とはいえ、膨大な出展社を効率的に回るのは骨が折れる。普段は飛び込みでブースを回るのだが、都合良く広報もいないし、普通に営業される(当たり前だ)。「報道」と書かれた腕章をして、デジイチを首からかけたいかにも記者姿でも、名刺スキャンしないと、話が先に進まないこともある。「記者なので会社概要や事業内容についてお話を聞きたい」とお願いしたら、「Webサイトに詳しく載ってるので、そちらを見てください」と言われたこともある。もちろん丁寧に対応してくれるところが多いが、ここまで多いと出展社もいろいろなのだ。
今年は取材どうしようかなあと考えていたところ、PR会社のPR TIMESから「IT Weekに出展するから、イベント期間中に記者にテレワークブースを解放しますよ」という素晴らしい提案がやってきた。しかも、出展社にも多くのクライアント(出展企業の約半数!)を抱えているので、いろいろ紹介してくれるという。確かにPR TIMESの担当者が指摘するとおり、記者は「取材しても記事書く場所がない」「話を聞きたい広報に会えない」という課題を抱えているので、テレワークブースを貸してくれ、クライアントまでアサインしてくれるならウェルカムだ。
ということで、「あまり訪問しなそうなクライアント」をPR TIMESの担当者にリクエストし、6日木曜日の午前中を使ってJapan IT Weekのブース周りをすることにした。
トレンドはオンライン接客や遠隔サポートへ?(RSUPPORT)
最初に訪れたのは遠隔ソリューションを手がけるRSUPPORT。遠隔サポートツール「RemoteCall」、遠隔制御コントロールツール「RemoteView」、オンライン接客ツール「Remote VS」などを展開している。特にRemoteViewはあばれる君が出演する「遠隔さん」の広告でもおなじみ。コロナ渦のテレワーク期間に利用が一気に伸びたサービスだ。

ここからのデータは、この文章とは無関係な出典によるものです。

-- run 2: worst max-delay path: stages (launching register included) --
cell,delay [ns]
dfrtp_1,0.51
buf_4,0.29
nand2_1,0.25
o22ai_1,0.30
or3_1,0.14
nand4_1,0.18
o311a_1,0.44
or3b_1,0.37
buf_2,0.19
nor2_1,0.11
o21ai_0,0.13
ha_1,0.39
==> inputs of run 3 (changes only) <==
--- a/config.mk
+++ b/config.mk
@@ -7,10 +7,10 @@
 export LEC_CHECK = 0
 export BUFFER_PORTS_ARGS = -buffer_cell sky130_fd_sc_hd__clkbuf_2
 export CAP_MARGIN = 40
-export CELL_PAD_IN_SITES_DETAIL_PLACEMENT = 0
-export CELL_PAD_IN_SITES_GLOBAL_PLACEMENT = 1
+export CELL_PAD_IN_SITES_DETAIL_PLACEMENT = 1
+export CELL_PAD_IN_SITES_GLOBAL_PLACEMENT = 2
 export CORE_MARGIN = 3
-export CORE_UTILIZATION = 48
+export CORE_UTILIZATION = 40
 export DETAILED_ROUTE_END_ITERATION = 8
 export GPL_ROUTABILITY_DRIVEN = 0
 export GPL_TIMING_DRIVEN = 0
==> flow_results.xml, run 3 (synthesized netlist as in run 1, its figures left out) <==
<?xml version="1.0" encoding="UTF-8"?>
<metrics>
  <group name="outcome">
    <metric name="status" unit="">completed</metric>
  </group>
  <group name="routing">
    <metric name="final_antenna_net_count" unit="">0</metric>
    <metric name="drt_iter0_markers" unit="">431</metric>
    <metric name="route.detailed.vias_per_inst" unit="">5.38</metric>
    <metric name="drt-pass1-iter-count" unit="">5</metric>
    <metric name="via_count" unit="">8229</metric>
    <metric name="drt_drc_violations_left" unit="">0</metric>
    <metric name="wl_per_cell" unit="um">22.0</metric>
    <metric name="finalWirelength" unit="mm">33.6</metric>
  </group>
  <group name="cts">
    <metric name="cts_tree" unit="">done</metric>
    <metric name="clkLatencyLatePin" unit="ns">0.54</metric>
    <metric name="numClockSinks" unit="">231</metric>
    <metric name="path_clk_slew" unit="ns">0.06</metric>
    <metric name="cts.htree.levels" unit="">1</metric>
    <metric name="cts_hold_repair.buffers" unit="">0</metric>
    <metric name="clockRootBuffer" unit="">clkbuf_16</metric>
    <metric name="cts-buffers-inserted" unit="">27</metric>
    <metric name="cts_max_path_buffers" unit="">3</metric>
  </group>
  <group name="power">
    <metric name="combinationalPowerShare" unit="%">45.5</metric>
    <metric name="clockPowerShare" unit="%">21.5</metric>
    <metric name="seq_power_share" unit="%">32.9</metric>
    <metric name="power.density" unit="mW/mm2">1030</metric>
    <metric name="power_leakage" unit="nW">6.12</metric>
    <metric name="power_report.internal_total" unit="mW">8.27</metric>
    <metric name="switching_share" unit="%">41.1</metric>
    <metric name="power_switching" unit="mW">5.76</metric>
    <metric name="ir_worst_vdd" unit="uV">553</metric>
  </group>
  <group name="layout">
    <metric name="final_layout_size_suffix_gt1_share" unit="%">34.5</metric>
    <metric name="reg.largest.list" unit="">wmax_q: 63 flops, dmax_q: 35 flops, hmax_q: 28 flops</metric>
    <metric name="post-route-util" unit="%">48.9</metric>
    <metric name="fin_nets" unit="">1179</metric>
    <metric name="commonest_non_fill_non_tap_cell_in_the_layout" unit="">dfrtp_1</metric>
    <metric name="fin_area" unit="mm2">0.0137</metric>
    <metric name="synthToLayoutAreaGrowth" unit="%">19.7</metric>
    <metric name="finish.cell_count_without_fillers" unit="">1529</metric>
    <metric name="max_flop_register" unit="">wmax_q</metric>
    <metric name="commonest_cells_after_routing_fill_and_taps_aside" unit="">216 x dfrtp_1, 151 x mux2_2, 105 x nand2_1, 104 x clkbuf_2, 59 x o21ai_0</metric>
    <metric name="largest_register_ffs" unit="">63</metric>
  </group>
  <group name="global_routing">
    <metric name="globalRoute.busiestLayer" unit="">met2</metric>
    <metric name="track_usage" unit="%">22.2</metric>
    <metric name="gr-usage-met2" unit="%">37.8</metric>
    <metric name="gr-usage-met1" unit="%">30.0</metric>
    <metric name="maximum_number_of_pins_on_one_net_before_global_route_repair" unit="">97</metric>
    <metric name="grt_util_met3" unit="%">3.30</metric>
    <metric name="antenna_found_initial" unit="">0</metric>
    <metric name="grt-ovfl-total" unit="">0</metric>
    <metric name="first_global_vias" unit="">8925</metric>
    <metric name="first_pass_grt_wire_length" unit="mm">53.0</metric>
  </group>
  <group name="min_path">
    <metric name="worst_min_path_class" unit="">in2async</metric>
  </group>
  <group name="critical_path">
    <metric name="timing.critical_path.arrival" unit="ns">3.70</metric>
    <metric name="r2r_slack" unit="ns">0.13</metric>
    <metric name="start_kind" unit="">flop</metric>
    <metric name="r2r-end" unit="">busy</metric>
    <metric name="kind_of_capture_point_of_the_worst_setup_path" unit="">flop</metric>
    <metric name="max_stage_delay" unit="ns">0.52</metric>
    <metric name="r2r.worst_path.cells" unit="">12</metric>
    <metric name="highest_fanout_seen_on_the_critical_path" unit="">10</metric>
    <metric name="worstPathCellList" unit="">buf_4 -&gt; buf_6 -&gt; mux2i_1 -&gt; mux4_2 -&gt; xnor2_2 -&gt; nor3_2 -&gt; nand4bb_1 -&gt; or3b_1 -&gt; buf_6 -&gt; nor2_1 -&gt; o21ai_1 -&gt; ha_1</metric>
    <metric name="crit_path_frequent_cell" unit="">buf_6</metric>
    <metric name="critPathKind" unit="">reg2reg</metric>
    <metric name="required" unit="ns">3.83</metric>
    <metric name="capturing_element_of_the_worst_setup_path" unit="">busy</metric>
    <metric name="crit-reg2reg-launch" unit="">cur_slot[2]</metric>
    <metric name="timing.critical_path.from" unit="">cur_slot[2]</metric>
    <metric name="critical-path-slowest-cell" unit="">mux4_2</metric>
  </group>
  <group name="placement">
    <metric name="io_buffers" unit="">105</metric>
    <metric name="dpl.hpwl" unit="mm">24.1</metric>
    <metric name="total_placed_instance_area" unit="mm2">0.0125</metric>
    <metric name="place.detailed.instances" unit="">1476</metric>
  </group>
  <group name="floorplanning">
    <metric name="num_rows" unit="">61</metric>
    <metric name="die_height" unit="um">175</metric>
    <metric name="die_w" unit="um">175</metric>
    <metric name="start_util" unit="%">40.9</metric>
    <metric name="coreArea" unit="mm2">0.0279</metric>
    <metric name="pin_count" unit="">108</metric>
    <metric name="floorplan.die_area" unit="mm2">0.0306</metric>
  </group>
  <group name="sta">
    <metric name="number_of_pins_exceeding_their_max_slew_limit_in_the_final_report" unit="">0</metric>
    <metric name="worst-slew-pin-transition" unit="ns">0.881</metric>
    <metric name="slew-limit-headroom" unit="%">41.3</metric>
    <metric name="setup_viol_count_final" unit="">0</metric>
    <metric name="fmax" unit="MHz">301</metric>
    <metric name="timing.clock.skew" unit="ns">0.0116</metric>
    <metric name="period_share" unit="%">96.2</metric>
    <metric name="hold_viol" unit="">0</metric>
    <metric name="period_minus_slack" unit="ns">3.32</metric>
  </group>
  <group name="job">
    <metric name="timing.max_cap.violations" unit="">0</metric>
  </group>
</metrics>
**src/rtl/bus_host_initiator_pkg.sv**
```systemverilog
// Shared types for the single-outstanding host bus initiator.
package bus_host_pkg;

    typedef enum logic [1:0] {
        IDLE = 2'd0,
        REQ  = 2'd1,
        WAIT = 2'd2,
        RESP = 2'd3
    } bus_host_state_e;

    typedef struct packed {
        logic        we;
        logic [3:0]  be;
        logic [31:0] addr;
        logic [31:0] wdata;
    } bus_host_cmd_t;

    typedef struct packed {
        logic [31:0] rdata;
        logic        err;
        logic        timeout;
    } bus_host_resp_t;

endpackage

```
**src/rtl/bus_host_initiator_if.sv**
```systemverilog
// Command, response, device-bus and status signals of the host initiator.
interface bus_host_initiator_if #(
    parameter int CountWidth = 16
);
    logic                  cmd_valid_i;
    logic                  cmd_ready_o;
    logic                  cmd_we_i;
    logic [3:0]            cmd_be_i;
    logic [31:0]           cmd_addr_i;
    logic [31:0]           cmd_wdata_i;
    logic                  resp_valid_o;
    logic                  resp_ready_i;
    logic [31:0]           resp_rdata_o;
    logic                  resp_err_o;
    logic                  resp_timeout_o;
    logic                  host_req_o;
    logic                  host_gnt_i;
    logic                  host_we_o;
    logic [3:0]            host_be_o;
    logic [31:0]           host_addr_o;
    logic [31:0]           host_wdata_o;
    logic                  host_rvalid_i;
    logic [31:0]           host_rdata_i;
    logic                  host_err_i;
    logic                  busy_o;
    logic                  stray_o;
    logic [CountWidth-1:0] txn_count_o;

    // The initiator side.
    modport master (
        input  cmd_valid_i, cmd_we_i, cmd_be_i, cmd_addr_i, cmd_wdata_i, resp_ready_i,
               host_gnt_i, host_rvalid_i, host_rdata_i, host_err_i,
        output cmd_ready_o, resp_valid_o, resp_rdata_o, resp_err_o, resp_timeout_o,
               host_req_o, host_we_o, host_be_o, host_addr_o, host_wdata_o,
               busy_o, stray_o, txn_count_o
    );

    // The command source plus the device it reaches.
    modport slave (
        output cmd_valid_i, cmd_we_i, cmd_be_i, cmd_addr_i, cmd_wdata_i, resp_ready_i,
               host_gnt_i, host_rvalid_i, host_rdata_i, host_err_i,
        input  cmd_ready_o, resp_valid_o, resp_rdata_o, resp_err_o, resp_timeout_o,
               host_req_o, host_we_o, host_be_o, host_addr_o, host_wdata_o,
               busy_o, stray_o, txn_count_o
    );
endinterface

```
**src/rtl/bus_host_initiator.sv**
```systemverilog
// Single-outstanding req/gnt + rvalid bus initiator with per-phase timeout.
module bus_host_initiator
    import bus_host_pkg::*;
#(
    parameter int TimeoutCycles = 256,
    parameter int CountWidth    = 16
) (
    input  logic                 clk_i,
    input  logic                 rst_i,
    bus_host_initiator_if.master bus
);
    localparam int             TW   = $clog2(TimeoutCycles);
    localparam logic [TW-1:0]  TMAX = TW'(TimeoutCycles - 1);

    bus_host_state_e       state;
    bus_host_cmd_t         cmd_q;
    bus_host_resp_t        resp_q;
    logic [TW-1:0]         timer;
    logic [CountWidth-1:0] count;
    logic                  stray;

    always_ff @(posedge clk_i or posedge rst_i) begin
        if (rst_i) begin
            state  <= IDLE;
            cmd_q  <= '0;
            resp_q <= '0;
            timer  <= '0;
            count  <= '0;
            stray  <= 1'b0;
        end else begin
            // Responses only belong to WAIT; anything else is a protocol slip.
            if (bus.host_rvalid_i && state != WAIT) stray <= 1'b1;
            case (state)
                IDLE: begin
                    timer <= '0;
                    if (bus.cmd_valid_i) begin
                        cmd_q <= '{we: bus.cmd_we_i, be: bus.cmd_be_i,
                                   addr: bus.cmd_addr_i, wdata: bus.cmd_wdata_i};
                        state <= REQ;
                    end
                end
                REQ: begin
                    if (bus.host_gnt_i) begin
                        timer <= '0;
                        state <= WAIT;
                    end else if (timer == TMAX) begin
                        resp_q <= '{rdata: 32'h0, err: 1'b1, timeout: 1'b1};
                        timer  <= '0;
                        state  <= RESP;
                    end else begin
                        timer <= timer + TW'(1);
                    end
                end
                WAIT: begin
                    if (bus.host_rvalid_i) begin
                        resp_q <= '{rdata: cmd_q.we ? 32'h0 : bus.host_rdata_i,
                                    err: bus.host_err_i, timeout: 1'b0};
                        timer  <= '0;
                        state  <= RESP;
                    end else if (timer == TMAX) begin
                        resp_q <= '{rdata: 32'h0, err: 1'b1, timeout: 1'b1};
                        timer  <= '0;
                        state  <= RESP;
                    end else begin
                        timer <= timer + TW'(1);
                    end
                end
                RESP: begin
                    timer <= '0;
                    if (bus.resp_ready_i) begin
                        count <= count + CountWidth'(1);
                        state <= IDLE;
                    end
                end
                default: state <= IDLE;
            endcase
        end
    end

    // Handshake outputs decode the state register, so reset drops them at once.
    assign bus.cmd_ready_o    = (state == IDLE);
    assign bus.host_req_o     = (state == REQ);
    assign bus.resp_valid_o   = (state == RESP);
    assign bus.busy_o         = (state != IDLE);
    assign bus.host_we_o      = cmd_q.we;
    assign bus.host_be_o      = cmd_q.be;
    assign bus.host_addr_o    = cmd_q.addr;
    assign bus.host_wdata_o   = cmd_q.wdata;
    assign bus.resp_rdata_o   = resp_q.rdata;
    assign bus.resp_err_o     = resp_q.err;
    assign bus.resp_timeout_o = resp_q.timeout;
    assign bus.stray_o        = stray;
    assign bus.txn_count_o    = count;

endmodule

```
**src/flat_wrapper.sv**
```systemverilog
// flat-port wrapper written by rule: the top's interface ports become plain ports
module bus_host_initiator_flat import bus_host_pkg::*;
#(
    parameter int TimeoutCycles = 256,
    parameter int CountWidth    = 16
)
  (clk_i, rst_i, bus_cmd_valid_i, bus_cmd_we_i, bus_cmd_be_i, bus_cmd_addr_i, bus_cmd_wdata_i, bus_resp_ready_i, bus_host_gnt_i, bus_host_rvalid_i, bus_host_rdata_i, bus_host_err_i, bus_cmd_ready_o, bus_resp_valid_o, bus_resp_rdata_o, bus_resp_err_o, bus_resp_timeout_o, bus_host_req_o, bus_host_we_o, bus_host_be_o, bus_host_addr_o, bus_host_wdata_o, bus_busy_o, bus_stray_o, bus_txn_count_o);
  bus_host_initiator_if #(.CountWidth(CountWidth)) bus_i ();
  input  logic clk_i;
  input  logic rst_i;
  input wire logic [$bits(bus_i.cmd_valid_i)-1:0] bus_cmd_valid_i;
  input wire logic [$bits(bus_i.cmd_we_i)-1:0] bus_cmd_we_i;
  input wire logic [$bits(bus_i.cmd_be_i)-1:0] bus_cmd_be_i;
  input wire logic [$bits(bus_i.cmd_addr_i)-1:0] bus_cmd_addr_i;
  input wire logic [$bits(bus_i.cmd_wdata_i)-1:0] bus_cmd_wdata_i;
  input wire logic [$bits(bus_i.resp_ready_i)-1:0] bus_resp_ready_i;
  input wire logic [$bits(bus_i.host_gnt_i)-1:0] bus_host_gnt_i;
  input wire logic [$bits(bus_i.host_rvalid_i)-1:0] bus_host_rvalid_i;
  input wire logic [$bits(bus_i.host_rdata_i)-1:0] bus_host_rdata_i;
  input wire logic [$bits(bus_i.host_err_i)-1:0] bus_host_err_i;
  output wire logic [$bits(bus_i.cmd_ready_o)-1:0] bus_cmd_ready_o;
  output wire logic [$bits(bus_i.resp_valid_o)-1:0] bus_resp_valid_o;
  output wire logic [$bits(bus_i.resp_rdata_o)-1:0] bus_resp_rdata_o;
  output wire logic [$bits(bus_i.resp_err_o)-1:0] bus_resp_err_o;
  output wire logic [$bits(bus_i.resp_timeout_o)-1:0] bus_resp_timeout_o;
  output wire logic [$bits(bus_i.host_req_o)-1:0] bus_host_req_o;
  output wire logic [$bits(bus_i.host_we_o)-1:0] bus_host_we_o;
  output wire logic [$bits(bus_i.host_be_o)-1:0] bus_host_be_o;
  output wire logic [$bits(bus_i.host_addr_o)-1:0] bus_host_addr_o;
  output wire logic [$bits(bus_i.host_wdata_o)-1:0] bus_host_wdata_o;
  output wire logic [$bits(bus_i.busy_o)-1:0] bus_busy_o;
  output wire logic [$bits(bus_i.stray_o)-1:0] bus_stray_o;
  output wire logic [$bits(bus_i.txn_count_o)-1:0] bus_txn_count_o;
  assign bus_i.cmd_valid_i = bus_cmd_valid_i;
  assign bus_i.cmd_we_i = bus_cmd_we_i;
  assign bus_i.cmd_be_i = bus_cmd_be_i;
  assign bus_i.cmd_addr_i = bus_cmd_addr_i;
  assign bus_i.cmd_wdata_i = bus_cmd_wdata_i;
  assign bus_i.resp_ready_i = bus_resp_ready_i;
  assign bus_i.host_gnt_i = bus_host_gnt_i;
  assign bus_i.host_rvalid_i = bus_host_rvalid_i;
  assign bus_i.host_rdata_i = bus_host_rdata_i;
  assign bus_i.host_err_i = bus_host_err_i;
  assign bus_cmd_ready_o = bus_i.cmd_ready_o;
  assign bus_resp_valid_o = bus_i.resp_valid_o;
  assign bus_resp_rdata_o = bus_i.resp_rdata_o;
  assign bus_resp_err_o = bus_i.resp_err_o;
  assign bus_resp_timeout_o = bus_i.resp_timeout_o;
  assign bus_host_req_o = bus_i.host_req_o;
  assign bus_host_we_o = bus_i.host_we_o;
  assign bus_host_be_o = bus_i.host_be_o;
  assign bus_host_addr_o = bus_i.host_addr_o;
  assign bus_host_wdata_o = bus_i.host_wdata_o;
  assign bus_busy_o = bus_i.busy_o;
  assign bus_stray_o = bus_i.stray_o;
  assign bus_txn_count_o = bus_i.txn_count_o;
  bus_host_initiator #(.TimeoutCycles(TimeoutCycles), .CountWidth(CountWidth)) u_core (.clk_i(clk_i), .rst_i(rst_i), .bus(bus_i));
endmodule
```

同社のサービスの最大の特徴は、基本クライアント側にモジュールやコードを埋め込まずに、Webブラウザベースでセキュアに画面共有できる点。普段から接している社員や取引先であればともかく、サポートや接客を行なうお客さまになにかインストールを強いるのはなかなかやりづらいので、よいポイントだと思う。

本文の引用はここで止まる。